David Solomon speaking here to us earlier today exclusively on halftime at Communicopia as well.
And really giving some good clarity on how he sees the economy shaping up from here.
Yes. And I guess coming after two days of investors kind of getting twisted up pretty
tightly around the weakening consumer story and the worsening credit story from banks,
from financial institutions, I guess there was a little bit of a receptive audience for
slightly reassuring tones. You know, I don't think we're going to free ourselves from this treadmill of constantly having to go toward the next data point,
need reassurance that the economy is holding together.
I do think there's some suspense around the Fed next week.
Look, 25 basis points with a really dovish message probably should be enough right now.
Both inflation and real GDP are between 2% and 3% annualized. That's
a pretty comfortable zone if it stays that way. But I do agree that it does require people day
to day to suggest we're not seeing any sudden or worrisome weakness in the economy. And the market
was primed to be receptive to that. Now, look, we're still in this zone we've been in for a while.

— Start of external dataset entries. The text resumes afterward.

From an optimization exercise on the open Yosys and OpenROAD flow, aimed at small area; shortcuts taken in it are not production practice. The RTL was checked by simulation tests, not by an equivalence proof against the original design. No driver is modelled on the clock port, so clock power and skew are understated where the tree is cut down; a real chip needs a root buffer or a tree. Power is estimated from default activity; no workload was simulated.

06-04:
==> flow/design.v (excerpt) <==
module spi_master
(
input               clk             ,
input               rst_n           ,
output              SPI4wire_SCK    ,
output              SPI4wire_CS_N   ,
output              SPI4wire_MOSI   ,
input               SPI4wire_MISO   ,
input   [15:0]      par_freq_div    ,
input   [7:0]       par_adr_sclknum ,
input   [7:0]       par_dat_sclknum ,
input               par_cpha        ,
input               par_cpol        ,
input               tx_tvalid       ,
input   [31:0]      tx_tdata        ,
output              tx_tready       ,
output              rx_tvalid       ,
output  [31:0]      rx_tdata
);
Size in the first run: roughly 310 cells after synthesis, ~110 I/O pins, about 3100 um2 of cells after synthesis.
export LEC_CHECK = 0
export CAP_MARGIN = 20
export CORE_MARGIN = 2
export CORE_UTILIZATION = 40
export SLEW_MARGIN = 20
create_clock -name core_clock -period 6.0 [get_ports {clk}]
standard.sh (not shown) runs the stock make flow with config.mk's settings and CLKGATE_MAP_FILE= SYNTH_SCRIPT=/design/flow/synth_recipe.tcl, a recipe that flattens the netlist after the stock synthesis.
==> flow/flow/run.sh <==
#!/bin/bash
# Standard ORFS layout (standard.sh) with three changes:
#  - synthesis maps logic with an area-oriented ABC script (flow/area.abc);
#    everything else in the synthesis script is the standard flow's own synth_recipe.tcl
#  - port buffers use buf_1
#  - CTS without dummy loads and with larger sink clusters
set -euo pipefail
W=$PWD
{ head -1 synth_recipe.tcl
  echo "proc abc {args} { set i [lsearch \$args -script]; lset args [expr {\$i+1}] $W/flow/area.abc; yosys abc {*}\$args }"
  tail -n +2 synth_recipe.tcl; } > area_synth.tcl
export BUFFER_PORTS_ARGS="-buffer_cell sky130_fd_sc_hd__buf_1"
export CTS_ARGS="-sink_clustering_enable -repair_clock_nets -dont_use_dummy_load ${CTS_EXTRA:-}"
bash standard.sh SYNTH_SCRIPT=$W/area_synth.tcl finish > standard_flow.log 2>&1
==> flow/flow/area.abc <==
strash
&get -n
&fraig -x
&put
scorr
dc2
strash
dc2
dc2
&get -n
&dch -f
&nf -R 1000
&put
06-04 finished every stage and its layout cleared the timing, design-rule and antenna checks.
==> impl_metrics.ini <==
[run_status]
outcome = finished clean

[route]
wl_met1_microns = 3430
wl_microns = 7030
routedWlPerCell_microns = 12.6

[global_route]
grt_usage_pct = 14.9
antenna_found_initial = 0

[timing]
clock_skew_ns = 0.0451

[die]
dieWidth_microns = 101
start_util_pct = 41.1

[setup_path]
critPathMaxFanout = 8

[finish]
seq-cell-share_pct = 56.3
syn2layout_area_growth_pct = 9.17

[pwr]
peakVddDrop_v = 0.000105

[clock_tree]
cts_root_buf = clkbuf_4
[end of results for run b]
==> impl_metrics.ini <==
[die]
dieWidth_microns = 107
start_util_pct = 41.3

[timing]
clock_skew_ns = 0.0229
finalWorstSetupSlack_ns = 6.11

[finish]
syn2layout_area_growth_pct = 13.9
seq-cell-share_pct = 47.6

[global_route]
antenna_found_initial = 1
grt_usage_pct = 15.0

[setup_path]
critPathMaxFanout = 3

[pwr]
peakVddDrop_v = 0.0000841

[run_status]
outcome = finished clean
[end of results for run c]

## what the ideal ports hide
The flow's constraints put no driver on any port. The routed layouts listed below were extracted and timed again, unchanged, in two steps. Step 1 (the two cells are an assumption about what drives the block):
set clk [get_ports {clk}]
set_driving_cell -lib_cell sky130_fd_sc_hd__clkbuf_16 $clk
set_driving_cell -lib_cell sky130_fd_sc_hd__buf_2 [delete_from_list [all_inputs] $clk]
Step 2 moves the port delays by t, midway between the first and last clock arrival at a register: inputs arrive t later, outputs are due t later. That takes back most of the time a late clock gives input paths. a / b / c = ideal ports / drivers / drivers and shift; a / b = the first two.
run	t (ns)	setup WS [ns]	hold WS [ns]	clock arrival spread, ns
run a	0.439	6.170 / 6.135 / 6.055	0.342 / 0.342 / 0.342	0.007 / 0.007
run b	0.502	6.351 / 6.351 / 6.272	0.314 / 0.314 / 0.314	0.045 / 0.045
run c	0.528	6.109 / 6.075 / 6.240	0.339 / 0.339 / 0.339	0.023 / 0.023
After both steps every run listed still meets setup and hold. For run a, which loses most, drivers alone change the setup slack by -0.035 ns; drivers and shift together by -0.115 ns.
Context: an optimization exercise on an open-source flow, tuned for small area, a short achievable clock period and few clock cycles. The choices shown serve that exercise and are no tape-out recipe.
Function was checked by simulation only, so behaviour that the tests miss may differ from the original.
No activity file was given, so power comes from the tool's default toggle rates.

===== flow/config.mk =====
export PLATFORM = sky130hd
export DESIGN_NAME = cpu
export DESIGN_NICKNAME = cpu
export VERILOG_FILES = /design/flow/design.v
export SDC_FILE = /design/flow/constraint.sdc
export NUM_CORES = 4
export LEC_CHECK = 0
export CAP_MARGIN = 40
export CORE_MARGIN = 2
export CORE_UTILIZATION = 30
export SLEW_MARGIN = 40

===== flow/constraint.sdc =====
create_clock -name core_clock -period 110.0 [get_ports {clk}]
set_input_delay 22.0000 -clock core_clock [delete_from_list [all_inputs] [get_ports {clk}]]
set_output_delay 22.0000 -clock core_clock [all_outputs]
set_load 0.01 [all_outputs]

===== flow/run.sh =====
#!/bin/bash
# synth_recipe.tcl (not shown) runs the flow's synth.tcl, then flattens the netlist and writes it again
# the make line also repeats each setting of config.mk as NAME=value (left out here)
make -C /OpenROAD-flow-scripts/flow DESIGN_CONFIG=/design/flow/config.mk WORK_HOME=/design/flow/orfs CLKGATE_MAP_FILE= SYNTH_SCRIPT=/design/flow/synth_recipe.tcl finish

===== flow/design.v =====
module mux2 #(
    parameter N = 32
)(
    input [N-1:0] x,  
    input [N-1:0] y,  
    input sel,  
    output [N-1:0] z  
);
    assign z = (sel == 0) ? x : y;
endmodule
module mux4 #(
    parameter N = 32
)(
    input [N-1:0] v,  
    input [N-1:0] w,  
    input [N-1:0] x,  
    input [N-1:0] y,  
    input [1:0] sel,  
    output reg [N-1:0] z  
);
    always @(v or w or x or y or sel) begin
        case (sel)
            2'b00: z = v;
            2'b01: z = w;
            2'b10: z = x;
            2'b11: z = y;
        endcase
    end
endmodule
module registers (
    input clk,
    input rst,  
    input [3:0] ra,
    input [3:0] rb,
    input we,
    input [3:0] wa,
    input be_mid,  
    input be_hi,   
    input [31:0] wd,
    output [31:0] va,
    output [31:0] vb
);
    reg [31:0] regs [1:15];
    reg [15:1] valid;
    wire [15:0] vld = {valid, 1'b0};
    assign va = vld[ra] ? regs[ra] : 32'b0;
    assign vb = vld[rb] ? regs[rb] : 32'b0;
    always @(posedge clk or negedge rst) begin
        if (rst == 1'b0)
            valid <= 0;
        else if (we && wa != 0)
            valid[wa] <= 1'b1;
    end
    integer i;
    always @(posedge clk) begin
        for (i = 1; i < 16; i = i + 1) begin
            if (we && wa == i) begin
                regs[i][7:0] <= wd[7:0];
                if (be_mid || !valid[i]) regs[i][15:8] <= wd[15:8];
                if (be_hi || !valid[i]) regs[i][31:16] <= wd[31:16];
            end
        end
    end
endmodule
module cpu(
    input clk,
    input rst,  
    output [9:0] imem_addr,    
    input [31:0] imem_rdata,   
    output [11:0] dmem_addr,   
    output [31:0] dmem_wdata,  
    output [3:0] dmem_wmask,   
    output dmem_we,            
    input [31:0] dmem_rdata,   
    output reg is_halted
);
    reg [9:0] pc;      
    reg [31:0] ir;     
    reg ir_v;          
    reg [31:0] z;      
    reg [31:0] hi;
    reg busy;          
    reg [4:0] cnt;     
    reg w_we;          
    reg w_ld;          
    reg w_jal;         
    reg w_st;          
    reg w_half;        
    reg w_word;        
    reg [3:0] w_d;
    reg [31:0] sd;     
    wire [5:0] op = ir[31:26];
    wire [3:0] mode = op[4:1];
    wire is_mov = (op[5:1] == 5'b00000);
    wire is_mem = (op[5:3] == 3'b011);
    wire is_alu = !op[5] && !is_mov && !is_mem;
    wire is_ld = is_mem && !op[0];
    wire is_st = is_mem && op[0];
    wire is_beq = (op == 6'h20);
    wire is_bne = (op == 6'h21);
    wire is_br = is_beq || is_bne;
    wire is_j = (op == 6'h22) || (op == 6'h23);
    wire is_jal = (op == 6'h24);
    wire is_mfhi = (op == 6'h25);
    wire is_halt = op[5] && (op[4] || op[3] || (op[2] && op[1]));
    wire is_mul = is_alu && (mode == 4'd3);
    wire is_div = is_alu && (mode == 4'd4);
    wire use_imm = (is_alu && op[0]) || is_mem;
    wire r_fmt = is_alu && !op[0];
    wire [3:0] ra = ir[21:18];
    wire [3:0] rb = r_fmt ? ir[17:14] : ir[25:22];
    wire [3:0] rd = ir[25:22];
    wire use_a = is_alu || is_mem || is_br;
    wire use_b = r_fmt || is_st || is_br;
    wire wr_d = is_alu || is_mov || is_ld || is_mfhi;
    wire [31:0] ldm = dmem_rdata & {{16{w_word}}, {8{w_half}}, 8'hff};
    wire [31:0] wd = w_ld ? ldm : (w_jal ? sd : z);
    wire [31:0] rfa, rfb;
    registers registers(
        .clk(clk), .rst(rst),
        .ra(ra), .rb(rb),
        .we(w_we), .wa(w_d),
        .be_mid(!w_ld || w_half), .be_hi(!w_ld || w_word),
        .wd(wd),
        .va(rfa), .vb(rfb));
    wire fwd_ok = w_we && !w_ld && !w_jal;
    wire [31:0] a = (fwd_ok && w_d == ra) ? z : rfa;
    wire [31:0] b = (fwd_ok && w_d == rb) ? z : rfb;
    wire lu = w_we && (w_ld || w_jal) &&
              ((use_a && w_d == ra) || (use_b && w_d == rb));
    wire [31:0] y = use_imm ? {14'b0, ir[17:0]} : b;
    wire sub = !(is_mem || mode == 4'd1);
    wire [32:0] as = {1'b0, a} + {1'b0, sub ? ~y : y} + {32'b0, sub};
    wire lt = !as[32];                  
    wire y_big = (y[31:5] != 0);
    wire y_zero = (y == 0);
    reg [5:0] by;
    integer k;
    always @(*) begin
        by = 0;
        for (k = 0; k < 32; k = k + 1)
            if (y[k]) by = k + 1;
    end
    wire [4:0] shl_n = is_div ? (by[4:0] - 5'd1) : y[4:0];
    wire [5:0] shr_n = is_div ? (6'd33 - by) : {y_big, y[4:0]};
    wire [31:0] shl = (y_big && !is_div) ? 32'b0 : (a << shl_n);
    wire [31:0] shr = shr_n[5] ? 32'b0 : (a >> shr_n[4:0]);
    wire eq = (a == b);
    wire taken = is_beq ? eq : !eq;
    reg [31:0] res;
    always @(*) begin
        case (mode)
            4'd5: res = a & y;
            4'd6: res = a | y;
            4'd7: res = a ^ y;
            4'd8: res = ~(a | y);
            4'd9: res = shl;
            4'd10: res = shr;
            4'd11: res = {31'b0, lt};
            default: res = as[31:0];
        endcase
    end
    wire [31:0] mz = busy ? z : y;
    wire [31:0] mh = busy ? hi : 32'b0;
    wire [35:0] mt = {4'b0, mh}
                   + (mz[0] ? {4'b0, a} : 36'b0)
                   + (mz[1] ? {3'b0, a, 1'b0} : 36'b0)
                   + (mz[2] ? {2'b0, a, 2'b0} : 36'b0)
                   + (mz[3] ? {1'b0, a, 3'b0} : 36'b0);
    wire [32:0] dt = {hi, z[31]} - {1'b0, y};
    wire qb = !dt[32];
    wire md = is_mul || is_div;
    wire md_triv = is_mul ? (a == 0 || y_zero) : (y_zero || lt);
    wire md_fin = busy ? (cnt == 0) : md_triv;
    wire e_v = ir_v && !is_halted;
    wire e_go = e_v && !lu;               
    wire e_done = e_go && (!md || md_fin);
    wire redirect = e_done && (is_j || is_jal || (is_br && taken));
    wire [9:0] target = is_br ? ir[9:0] : ir[23:14];
    wire fetch = !is_halted && (e_done || !ir_v);
    assign imem_addr = pc;
    assign dmem_addr = z[11:0];
    assign dmem_wdata = sd;
    assign dmem_wmask = {w_word, w_word, w_half, 1'b1};
    assign dmem_we = w_st;
    always @(posedge clk or negedge rst) begin
        if (rst == 1'b0) begin
            pc <= 0;
            ir_v <= 0;
            is_halted <= 0;
        end
        else begin
            if (e_v && is_halt)
                is_halted <= 1;
            if (redirect) begin
                pc <= target;
                ir_v <= 0;
            end
            else if (fetch) begin
                pc <= pc + 10'd4;
                ir_v <= 1;
            end
        end
    end
    always @(posedge clk) begin
        if (fetch && !redirect)
            ir <= imem_rdata;
        sd <= is_jal ? {22'b0, pc} : b;
        w_d <= is_jal ? 4'd15 : rd;
        w_half <= op[2];
        w_word <= op[2] && op[1];
    end
    always @(posedge clk or negedge rst) begin
        if (rst == 1'b0) begin
            w_we <= 0;
            w_ld <= 0;
            w_jal <= 0;
            w_st <= 0;
        end
        else begin
            w_we <= e_done && ((wr_d && rd != 0) || is_jal);
            w_ld <= e_done && is_ld;
            w_jal <= e_done && is_jal;
            w_st <= e_done && is_st;
        end
    end
    always @(posedge clk or negedge rst) begin
        if (rst == 1'b0) begin
            z <= 0;
            hi <= 0;
            busy <= 0;
            cnt <= 0;
        end
        else if (e_go) begin
            if (is_mul) begin
                if (!busy && md_triv) begin
                    z <= 0;
                    hi <= 0;
                end
                else begin
                    z <= {mt[3:0], mz[31:4]};
                    hi <= mt[35:4];
                    busy <= !md_fin;
                    cnt <= busy ? cnt - 5'd1 : 5'd6;
                end
            end
            else if (is_div) begin
                if (!busy) begin
                    if (y_zero) begin
                        z <= 32'hffffffff;
                        hi <= a;
                    end
                    else if (lt) begin
                        z <= 0;
                        hi <= a;
                    end
                    else begin
                        z <= shl;
                        hi <= shr;
                        busy <= 1;
                        cnt <= 5'd31 - by[4:0] + 5'd1;
                    end
                end
                else begin
                    z <= {z[30:0], qb};
                    hi <= qb ? dt[31:0] : {hi[30:0], z[31]};
                    busy <= !md_fin;
                    cnt <= cnt - 5'd1;
                end
            end
            else if (is_alu || is_mem)
                z <= res;
            else if (is_br)
                z <= {31'b0, taken};
            else if (is_j || is_jal)
                z <= {20'b0, ir[25:14]};
            else if (is_mfhi)
                z <= hi;
        end
    end
endmodule
This design comes from an exercise in tuning for small area, a short achievable clock period and few clock cycles per item on the open sky130 flow, not from production work.
At most, simulation tests tie the RTL to the original design; equivalence was not proved.

## oak
==> module cordic, before the edit <==
module cordic(
    input clk,
    input rst,                 
    input start,               
    input signed [7:0] xin,
    input signed [7:0] yin,
    input signed [7:0] angle,
    output reg signed [7:0] sine,
    output reg done
);
    reg signed [7:0] x, y, z;
    reg [6:0] ph;
    wire idle = ph[0];
    reg [7:0] xs, ys, at;
    integer j, k;
    always @(*) begin
        for (j = 0; j < 8; j = j + 1) begin
            xs[j] = idle & xin[j];
            ys[j] = idle & yin[j];
            for (k = 1; k < 7; k = k + 1) begin
                xs[j] = xs[j] | (ph[k] & x[(j + k > 7) ? 7 : j + k]);
                ys[j] = ys[j] | (ph[k] & y[(j + k > 7) ? 7 : j + k]);
            end
        end
        at = ({8{idle}} & 8'd50) | ({8{ph[1]}} & 8'd29) | ({8{ph[2]}} & 8'd15)
           | ({8{ph[3]}} & 8'd8) | ({8{ph[4]}} & 8'd4) | ({8{ph[5]}} & 8'd2)
           | ({8{ph[6]}} & 8'd1);
    end
    wire signed [7:0] xa = idle ? xin : x;
    wire signed [7:0] ya = idle ? yin : y;
    wire signed [7:0] za = idle ? angle : z;
    wire neg = za[7];
    function [7:0] addsub;
        input [7:0] a, b;
        input n;
        reg [7:0] bb, g, p, gg, pp, gn, pn;
        integer i, s;
        begin
            bb = b ^ {8{n}};
            g = a & bb;
            p = a ^ bb;
            gg = g;
            pp = p;
            gg[0] = g[0] | (p[0] & n);
            for (s = 1; s < 8; s = s * 2) begin
                gn = gg;
                pn = pp;
                for (i = s; i < 8; i = i + 1) begin
                    gn[i] = gg[i] | (pp[i] & gg[i - s]);
                    pn[i] = pp[i] & pp[i - s];
                end
                gg = gn;
                pp = pn;
            end
            addsub = p ^ {gg[6:0], n};
        end
    endfunction
    always @(posedge clk) begin
        x <= addsub(xa, ys, ~neg);
        y <= addsub(ya, xs, neg);
        z <= addsub(za, at, ~neg);
        done <= ph[6] & ~rst;
        if (rst)
            ph <= 7'b0000001;
        else if (idle)
            ph <= start ? 7'b0000010 : 7'b0000001;
        else
            ph <= {ph[5:0], ph[6]};
    end
    always @(*) sine = z[7] ? y - (x >>> 7) : y + (x >>> 7);
endmodule
Background: an optimization exercise with open tools, aiming at small area. Do not read the settings as production practice. In this exercise RTL edits were held to simulation tests only and were not proved equivalent to the original. Power figures rest on the tool's default switching activity, not on a simulated workload.

==> flow/design.v (outline; a module is shown in full before it is edited, if it fits) <==
// module buft32: 5 lines
// module count32: 39 lines
// module cnt32_reg_inst: 41 lines
// module ro_reg_inst: 28 lines
// module rw_reg_inst: 48 lines
// module err_wc_reg_inst: 48 lines
// module reg_smt_con: 1273 lines
module reg_smt_con #
                  (
                  parameter    A_WTH              =     24                    ,
                  parameter    D_WTH              =     32                    ,
                  parameter    MAX_DDR_NUM        =     4                     ,
                  parameter    DDR_NUM            =     4                     ,
                  parameter    REG_MMU_CONNECT_ID =     12'h001                
                  )
                 (
                 input                           clk_sys                     ,
                 input                           rst                         ,
                 input wire [31:0]               tx2ddr_cfifo_stat           ,
                 input wire [31:0]               tx2ddr_dfifo_stat           ,
                 input wire [31:0]               kernel2ddr_cfifo_stat       ,
                 input wire [31:0]               kernel2ddr_dfifo_stat       ,
                 input wire [31:0]               ddr_cfifo_stat              ,
                 input wire [31:0]               ddr_dfifo_stat              ,
                 input wire [31:0]               sel_cfifo_stat              ,
                 input wire [55:0]               fifo_state                  ,
                 input wire [32*MAX_DDR_NUM-1:0] reg_cont_rd_sta             ,
                 input wire [32*MAX_DDR_NUM-1:0] reg_cont_rd_err             ,
                 input wire [3:0]                axi4_s2m_rsp_ok_cnt_en      ,               
                 input wire [3:0]                axi4_s2m_rsp_exok_cnt_en    ,               
                 input wire [3:0]                axi4_s2m_rsp_slverr_cnt_en  ,               
                 input wire [3:0]                axi4_s2m_rsp_decerr_cnt_en  ,               
                 input wire [3:0]                tx2ddr_cfifo_cnt_en         ,               
                 input wire [3:0]                tx2ddr_dfifo_eop_cnt_en     ,               
                 input wire [3:0]                kernel2ddr_cfifo_cnt_en     ,               
                 input wire [3:0]                kernel2ddr_dfifo_eop_cnt_en ,               
                 input wire [3:0]                ddr2tx_bvalid_cnt_en        ,               
                 input wire [3:0]                ddr2kernel_bvalid_cnt_en    ,               
                 input wire [3:0]                pkt_fifo_rdata_sop_cnt_en   ,
                 input wire [MAX_DDR_NUM-1:0]    reg_cont_rcmd_en            , 
                 input wire [MAX_DDR_NUM-1:0]    reg_cont_rpkt_en            ,
                 input wire                      reg_axi4_sl_tran_cnt_en     , 
                 input wire                      reg_axi4_sl_frm_cnt_en      , 
                 input wire                      reg_axi4_sl_wr_cnt_en       , 
                 input wire [7:0]                reg_axi4_sl_fsm_state       , 
  // ...
==> flow/run.sh <==
#!/bin/bash
# synth_recipe.tcl (not shown) runs the flow's synth.tcl, then flattens the netlist and writes it again
# the make line also repeats each setting of config.mk as NAME=value (left out here)
make -C /OpenROAD-flow-scripts/flow DESIGN_CONFIG=/design/flow/config.mk WORK_HOME=/design/flow/orfs CLKGATE_MAP_FILE= SYNTH_SCRIPT=/design/flow/synth_recipe.tcl finish
==> flow/config.mk <==
export PLATFORM = sky130hd
export DESIGN_NAME = reg_smt_con
export DESIGN_NICKNAME = reg_smt_con
export VERILOG_FILES = /design/flow/design.v
export SDC_FILE = /design/flow/constraint.sdc
export NUM_CORES = 4
export LEC_CHECK = 0
export CAP_MARGIN = 20
export CORE_MARGIN = 2
export CORE_UTILIZATION = 40
export PLACE_DENSITY = 0.6
export SLEW_MARGIN = 20
==> flow/constraint.sdc <==
create_clock -name core_clock -period 5.0 [get_ports {clk_sys}]
set_input_delay 1.0000 -clock core_clock [delete_from_list [all_inputs] [get_ports {clk_sys}]]
set_output_delay 1.0000 -clock core_clock [all_outputs]
set_load 0.01 [all_outputs]
==> flow_summary.json, run 1 <==
{
  "path_buf_inv": 4,
  "clock_latency_ns": 0.82,
  "critPathLaunchType": "input pin",
  "p_per_area_mw_per_mm2": 297,
  "layout_commonest_cell": "dfrtp_1",
  "status": "finished clean",
  "core_sq_mm": 0.156,
  "regToRegStartpoint": "ddr2tx_bvalid_en2.u_count32.d_l[0]",
  "synth_compound_area_share_pct": 13.6,
  "intPower_w": 0.0172,
  "die_area_sq_mm": 0.161,
  "placed_cell_area_sq_mm": 0.0727,
  "vdd.ir_drop.worst_uv": 359,
  "gr-total-overflow": 0,
  "p_seq_w": 0.0104,
  "grt_busiest_layer": "met2",
  "wl_met2_mm": 138,
  "synth-main-ff-cell": "dfrtp_1",
  "largestPowerGroup": "clock",
  "power_combinational_w": 0.00171,
  "grt_max_degree": 143,
  "vias": 57500,
  "ctsHoldBuffers": 0,
  "hpwl_mm": 260,
  "slew_viol_final": 0,
  "cp-end-kind": "register",
  "finalSetupTns_ns": 0,
  "hold_viol": 0,
  "r2r_setup_slack_ns": 2.16,
  "post_cts_buffers": 0,
  "layout.nets": 7980,
  "min_delay_worst_endpoint": "inst_reg_bd1_sta_err.err_reg[21]",
  "synth_xor_area_share_pct": 8.83,
  "cts_max_path_buffers": 3,
  "crit_end": "cpu_data_out_cnt_pf[4]",
  "drc_errors": 0,
  "syn_avg_cell_area_sq_um": 9.70,
  "critPathArrivalTime_ns": 4.66,
  "multiInputGateArea_sq_mm": 0.0303,
  "finalCriticalPeriod_ns": 3.96
}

The indexes are not getting
anything like escape velocity here. But it is very much worth keeping in mind that there's kind of
two sides to the story. Just because the bond market got itself kind of priced for something
bad in the economy doesn't mean we're going to get it right away. Yeah, we're going to be watching
rates moment by moment, that's for sure. We're watching the majors right now. They're going to go out green across the board.
What a turn with the NASDAQ leading the way today.
NVIDIA is going to go out better than 8%.
I will see you tomorrow from one market here in San Francisco.